There is one thing to keep in mind about the KotOR games.
They had cinematics for arrival on a planet, departure from it, and blast to hyperspace.
While this is a very simple thing to implement, it did wonders for those games.
Hubs in KotOR are incredibly small and confined. When they implemented these animations, it gave the strong impression that you were travelling through many worlds through large distances and long periods of time. It made a small game seem giant in size.
Fact is that just for this, many people were talking somewhat silly things like, "When you play KotOR, you really feel like you are in a large galactic adventure. You feel like you live another life, of a privateer in space." And for this, both the games received unanimously positive reviews.
So if the KotOR games, prove anything, it is "Do a few things right, and you get away with getting many things wrong." The above use of cinematics, as well as simple banter between and during missions, apart from the big explosive beginning of the game and the crash onto the planet, were enough to garner strong positive reactions from the gaming community.

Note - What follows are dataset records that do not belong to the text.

[src/rtl/smg_scan_ctrl.sv]
// rtl/smg_scan_ctrl.sv - digit-scan prescaler, bitsel rotation and frame-aligned display register
// Accepts new display values through a one-entry buffer and commits them only at frame ends.
module smg_scan_ctrl #(
   parameter int          DIV_WIDTH = 16,
   parameter int unsigned DIV_MAX   = 49999
) (
   input  logic        clk,
   input  logic        rst_n,
   input  logic        scan_en,
   input  logic [15:0] din,
   input  logic        din_valid,
   output logic        din_ready,
   output logic [15:0] data_out,
   output logic [1:0]  bitsel,
   output logic        frame_done
);

   localparam logic [DIV_WIDTH-1:0] CNT_MAX = DIV_WIDTH'(DIV_MAX);

   logic [DIV_WIDTH-1:0] cnt;
   logic [15:0]          pend_data;
   logic                 pend_valid;
   logic                 tick;
   logic                 frame_end;
   logic                 accept;

   assign tick      = scan_en && (cnt == CNT_MAX);
   assign frame_end = tick && (bitsel == 2'b11);
   assign din_ready = ~pend_valid;
   assign accept    = din_valid && din_ready;

   always_ff @(posedge clk or negedge rst_n) begin
      if (!rst_n) begin
         cnt        <= '0;
         bitsel     <= 2'b00;
         frame_done <= 1'b0;
      end else begin
         if (tick)
            cnt <= '0;
         else if (scan_en)
            cnt <= cnt + DIV_WIDTH'(1);
         if (tick)
            bitsel <= bitsel + 2'd1;
         frame_done <= frame_end;
      end
   end

   // Commit needs pend_valid=1 and accept needs pend_valid=0, so they never collide;
   // a value accepted on a frame_end cycle waits for the following frame.
   always_ff @(posedge clk or negedge rst_n) begin
      if (!rst_n) begin
         data_out   <= 16'h0000;
         pend_data  <= 16'h0000;
         pend_valid <= 1'b0;
      end else if (frame_end && pend_valid) begin
         data_out   <= pend_data;
         pend_valid <= 1'b0;
      end else if (accept) begin
         pend_data  <= din;
         pend_valid <= 1'b1;
      end
   end

endmodule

Even though those things have nothing to do with actual gameplay at all. Hell, it is not like the KotOR games deserve any praise for presentation either. They were ugly as fuck in 2003, they are ugly now, they have bad music, they have awful looking levels, they have terrible facial animations, but even as mainstream games, they get away with it.
Compare these to Betrayal At Krondor, which was giant enough to actually give you a long stretching adventure, rather than just give the feel of it. Even Arena, with its simplistic 3D technology, is an absolute giant of a game, and in some ways, it has even better presentation and story, let alone gameplay.
Mainstream games don't even have to even LOOK pretty to get high sales.